But, the important factor here is that your OpenWrt device is 
managing the shaping and scheduling.  That goes for both default 
traffic and your VoIP traffic.

>So because i limited the link throughput, the upstream device was 
>able to better deal with the packages it has to process and that 
>improved the upload/download throughput.

Correct.  But, more importantly the packets are no longer piling up 
in congestion on the modem.  So, the modem can pass packets through 
right away and be ready to deal with the next.

>It seems to be better in terms of performance to limit the link on 
>my "site" and avoid congestion at the upstream device.

Absolutely.

>Even though both devices have a queue i still do not see, why it's 
>better to not let the modem do the "job".

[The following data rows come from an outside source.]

Source: an optimization exercise on an open RTL-to-GDS flow (aim: small area, a short achievable clock period and few clock cycles per item). Production flows keep margins and buffers that such runs may drop.
Function was checked by simulation only, so behaviour that the tests miss may differ from the original.

==> flow/design.v (outline; a module is shown in full before it is edited, if it fits) <==
// module M1: 486 lines
module M1 (
  input logic Clock,
  input logic Resetn,
  input logic Start,
  output logic Stop,
  output logic[17:0]   SRAM_address,
  output logic[15:0]   SRAM_write_data,
  output logic         SRAM_we_n,
  input logic[15:0]    SRAM_read_data
);
  // ...
==> flow/run.sh <==
#!/bin/bash
# synth_recipe.tcl (not shown) runs the flow's synth.tcl, then flattens the netlist and writes it again
# the make line also repeats each setting of config.mk as NAME=value (left out here)
make -C /OpenROAD-flow-scripts/flow DESIGN_CONFIG=/design/flow/config.mk WORK_HOME=/design/flow/orfs CLKGATE_MAP_FILE= SYNTH_SCRIPT=/design/flow/synth_recipe.tcl finish
==> flow/config.mk <==
export PLATFORM = sky130hd
export DESIGN_NAME = M1
export DESIGN_NICKNAME = M1
export VERILOG_FILES = /design/flow/design.v
export SDC_FILE = /design/flow/constraint.sdc
export NUM_CORES = 4
export LEC_CHECK = 0
export CAP_MARGIN = 20
export CORE_MARGIN = 2
export CORE_UTILIZATION = 40
export SLEW_MARGIN = 20
==> flow/constraint.sdc <==
create_clock -name core_clock -period 24.0 [get_ports {Clock}]
set_input_delay 4.8000 -clock core_clock [delete_from_list [all_inputs] [get_ports {Clock}]]
set_output_delay 4.8000 -clock core_clock [all_outputs]
set_load 0.01 [all_outputs]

The modem software/hardware was created to queue packets a certain 
way and you didn't like how it did the job.

Without knowing your specific modem (it is unimportant, anyway), I 
will assert that the problem with your modem is the problem that has 
been described by Jim Gettys as 'buffer bloat' [0].

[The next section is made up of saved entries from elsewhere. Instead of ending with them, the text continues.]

Background: an optimization exercise with open tools, aiming at small area, a short achievable clock period and few clock cycles per item. Do not read the settings as production practice.
The RTL was checked by simulation tests, not by an equivalence proof against the original design.
Power and IR drop assume default switching activity. No driver is modelled on the clock port, so clocking that relies on it looks cheaper here than on a real chip.

==> flow/design.v <==
module rd_aoi2(input [31:0] d0, input [31:0] d1, input s0, input s1, output [31:0] y);
  assign y = ~((d0 & {32{s0}}) | (d1 & {32{s1}}));
endmodule
module rd_nand4(input [31:0] a0, input [31:0] a1, input [31:0] a2, input [31:0] a3, output [31:0] y);
  assign y = ~(a0 & a1 & a2 & a3);
endmodule
module rd_nor4(input [31:0] a0, input [31:0] a1, input [31:0] a2, input [31:0] a3, output [31:0] y);
  assign y = ~(a0 | a1 | a2 | a3);
endmodule
module apb_master(
  input pclk,
  input preset,
  input [31:0]paddr,
  input pwrite,
  input [2:0]pprot,
  input [31:0]pwdata,
  input [3:0]pstrb,
  output reg [31:0]prdata,
  output pslverr,
  output reg penable,
  output reg [3:0]psel,
  output reg pready
);
  wire req = |paddr;
  wire [6:0] addr = {paddr[31:30], paddr[4:0]};
  wire [127:0] wl = 128'b1 << addr;
  wire [3:0] be = (pstrb == 4'b0) ? 4'b1111 : pstrb;
  wire [3:0] wen = {4{preset & req & pwrite}} & be;
  reg [31:0] memory [0:127];
  integer i;
  always @(posedge pclk) begin
    for (i = 0; i < 128; i = i + 1) begin
      if (wl[i] & wen[0]) memory[i][7:0]   <= pwdata[7:0];
      if (wl[i] & wen[1]) memory[i][15:8]  <= pwdata[15:8];
      if (wl[i] & wen[2]) memory[i][23:16] <= pwdata[23:16];
      if (wl[i] & wen[3]) memory[i][31:24] <= pwdata[31:24];
    end
  end
  wire [31:0] t1 [0:63];
  rd_aoi2 l1_0(memory[0], memory[1], wl[0], wl[1], t1[0]);
  rd_aoi2 l1_1(memory[2], memory[3], wl[2], wl[3], t1[1]);
  rd_aoi2 l1_2(memory[4], memory[5], wl[4], wl[5], t1[2]);
  rd_aoi2 l1_3(memory[6], memory[7], wl[6], wl[7], t1[3]);
  rd_aoi2 l1_4(memory[8], memory[9], wl[8], wl[9], t1[4]);
  rd_aoi2 l1_5(memory[10], memory[11], wl[10], wl[11], t1[5]);
  rd_aoi2 l1_6(memory[12], memory[13], wl[12], wl[13], t1[6]);
  rd_aoi2 l1_7(memory[14], memory[15], wl[14], wl[15], t1[7]);
  rd_aoi2 l1_8(memory[16], memory[17], wl[16], wl[17], t1[8]);
  rd_aoi2 l1_9(memory[18], memory[19], wl[18], wl[19], t1[9]);
  rd_aoi2 l1_10(memory[20], memory[21], wl[20], wl[21], t1[10]);
  rd_aoi2 l1_11(memory[22], memory[23], wl[22], wl[23], t1[11]);
  rd_aoi2 l1_12(memory[24], memory[25], wl[24], wl[25], t1[12]);
  rd_aoi2 l1_13(memory[26], memory[27], wl[26], wl[27], t1[13]);
  rd_aoi2 l1_14(memory[28], memory[29], wl[28], wl[29], t1[14]);
  rd_aoi2 l1_15(memory[30], memory[31], wl[30], wl[31], t1[15]);
  rd_aoi2 l1_16(memory[32], memory[33], wl[32], wl[33], t1[16]);
  rd_aoi2 l1_17(memory[34], memory[35], wl[34], wl[35], t1[17]);
  rd_aoi2 l1_18(memory[36], memory[37], wl[36], wl[37], t1[18]);
  rd_aoi2 l1_19(memory[38], memory[39], wl[38], wl[39], t1[19]);
  rd_aoi2 l1_20(memory[40], memory[41], wl[40], wl[41], t1[20]);
  rd_aoi2 l1_21(memory[42], memory[43], wl[42], wl[43], t1[21]);
  rd_aoi2 l1_22(memory[44], memory[45], wl[44], wl[45], t1[22]);
  rd_aoi2 l1_23(memory[46], memory[47], wl[46], wl[47], t1[23]);
  rd_aoi2 l1_24(memory[48], memory[49], wl[48], wl[49], t1[24]);
  rd_aoi2 l1_25(memory[50], memory[51], wl[50], wl[51], t1[25]);
  rd_aoi2 l1_26(memory[52], memory[53], wl[52], wl[53], t1[26]);
  rd_aoi2 l1_27(memory[54], memory[55], wl[54], wl[55], t1[27]);
  rd_aoi2 l1_28(memory[56], memory[57], wl[56], wl[57], t1[28]);
  rd_aoi2 l1_29(memory[58], memory[59], wl[58], wl[59], t1[29]);
  rd_aoi2 l1_30(memory[60], memory[61], wl[60], wl[61], t1[30]);
  rd_aoi2 l1_31(memory[62], memory[63], wl[62], wl[63], t1[31]);
  rd_aoi2 l1_32(memory[64], memory[65], wl[64], wl[65], t1[32]);
  rd_aoi2 l1_33(memory[66], memory[67], wl[66], wl[67], t1[33]);
  rd_aoi2 l1_34(memory[68], memory[69], wl[68], wl[69], t1[34]);
  rd_aoi2 l1_35(memory[70], memory[71], wl[70], wl[71], t1[35]);
  rd_aoi2 l1_36(memory[72], memory[73], wl[72], wl[73], t1[36]);
  rd_aoi2 l1_37(memory[74], memory[75], wl[74], wl[75], t1[37]);
  rd_aoi2 l1_38(memory[76], memory[77], wl[76], wl[77], t1[38]);
  rd_aoi2 l1_39(memory[78], memory[79], wl[78], wl[79], t1[39]);
  rd_aoi2 l1_40(memory[80], memory[81], wl[80], wl[81], t1[40]);
  rd_aoi2 l1_41(memory[82], memory[83], wl[82], wl[83], t1[41]);
  rd_aoi2 l1_42(memory[84], memory[85], wl[84], wl[85], t1[42]);
  rd_aoi2 l1_43(memory[86], memory[87], wl[86], wl[87], t1[43]);
  rd_aoi2 l1_44(memory[88], memory[89], wl[88], wl[89], t1[44]);
  rd_aoi2 l1_45(memory[90], memory[91], wl[90], wl[91], t1[45]);
  rd_aoi2 l1_46(memory[92], memory[93], wl[92], wl[93], t1[46]);
  rd_aoi2 l1_47(memory[94], memory[95], wl[94], wl[95], t1[47]);
  rd_aoi2 l1_48(memory[96], memory[97], wl[96], wl[97], t1[48]);
  rd_aoi2 l1_49(memory[98], memory[99], wl[98], wl[99], t1[49]);
  rd_aoi2 l1_50(memory[100], memory[101], wl[100], wl[101], t1[50]);
  rd_aoi2 l1_51(memory[102], memory[103], wl[102], wl[103], t1[51]);
  rd_aoi2 l1_52(memory[104], memory[105], wl[104], wl[105], t1[52]);
  rd_aoi2 l1_53(memory[106], memory[107], wl[106], wl[107], t1[53]);
  rd_aoi2 l1_54(memory[108], memory[109], wl[108], wl[109], t1[54]);
  rd_aoi2 l1_55(memory[110], memory[111], wl[110], wl[111], t1[55]);
  rd_aoi2 l1_56(memory[112], memory[113], wl[112], wl[113], t1[56]);
  rd_aoi2 l1_57(memory[114], memory[115], wl[114], wl[115], t1[57]);
  rd_aoi2 l1_58(memory[116], memory[117], wl[116], wl[117], t1[58]);
  rd_aoi2 l1_59(memory[118], memory[119], wl[118], wl[119], t1[59]);
  rd_aoi2 l1_60(memory[120], memory[121], wl[120], wl[121], t1[60]);
  rd_aoi2 l1_61(memory[122], memory[123], wl[122], wl[123], t1[61]);
  rd_aoi2 l1_62(memory[124], memory[125], wl[124], wl[125], t1[62]);
  rd_aoi2 l1_63(memory[126], memory[127], wl[126], wl[127], t1[63]);
  wire [31:0] t2 [0:15];
  rd_nand4 l2_0(t1[0], t1[1], t1[2], t1[3], t2[0]);
  rd_nand4 l2_1(t1[4], t1[5], t1[6], t1[7], t2[1]);
  rd_nand4 l2_2(t1[8], t1[9], t1[10], t1[11], t2[2]);
  rd_nand4 l2_3(t1[12], t1[13], t1[14], t1[15], t2[3]);
  rd_nand4 l2_4(t1[16], t1[17], t1[18], t1[19], t2[4]);
  rd_nand4 l2_5(t1[20], t1[21], t1[22], t1[23], t2[5]);
  rd_nand4 l2_6(t1[24], t1[25], t1[26], t1[27], t2[6]);
  rd_nand4 l2_7(t1[28], t1[29], t1[30], t1[31], t2[7]);
  rd_nand4 l2_8(t1[32], t1[33], t1[34], t1[35], t2[8]);
  rd_nand4 l2_9(t1[36], t1[37], t1[38], t1[39], t2[9]);
  rd_nand4 l2_10(t1[40], t1[41], t1[42], t1[43], t2[10]);
  rd_nand4 l2_11(t1[44], t1[45], t1[46], t1[47], t2[11]);
  rd_nand4 l2_12(t1[48], t1[49], t1[50], t1[51], t2[12]);
  rd_nand4 l2_13(t1[52], t1[53], t1[54], t1[55], t2[13]);
  rd_nand4 l2_14(t1[56], t1[57], t1[58], t1[59], t2[14]);
  rd_nand4 l2_15(t1[60], t1[61], t1[62], t1[63], t2[15]);
  wire [31:0] t3 [0:3];
  rd_nor4 l3_0(t2[0], t2[1], t2[2], t2[3], t3[0]);
  rd_nor4 l3_1(t2[4], t2[5], t2[6], t2[7], t3[1]);
  rd_nor4 l3_2(t2[8], t2[9], t2[10], t2[11], t3[2]);
  rd_nor4 l3_3(t2[12], t2[13], t2[14], t2[15], t3[3]);
  wire [31:0] t4 [0:0];
  rd_nand4 l4_0(t3[0], t3[1], t3[2], t3[3], t4[0]);
  wire [31:0] rdata = t4[0];
  assign pslverr = 1'b0;
  always @(*) begin
    pready  = req;
    penable = req;
    psel    = 4'b0001 << paddr[31:30];
    prdata  = rdata;
  end
endmodule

The gear and provider configurations that lead to 'buffer bloat' 
result in two problems:

  * deep queues trade throughput for latency (leading you to want to 
    prioritize your VoIP in the first place)

  * deep queues cause strange and unpleasant interactions with 
    packet drops [which packet drops, in turn, cause unpredictable 
    throughput numbers]

You like better how your OpenWrt box is handling the queueing, 
because it is making better tradeoffs between throughput and latency 
(and packet dropping during saturation situations).  All of this 
results in a better experience for your users.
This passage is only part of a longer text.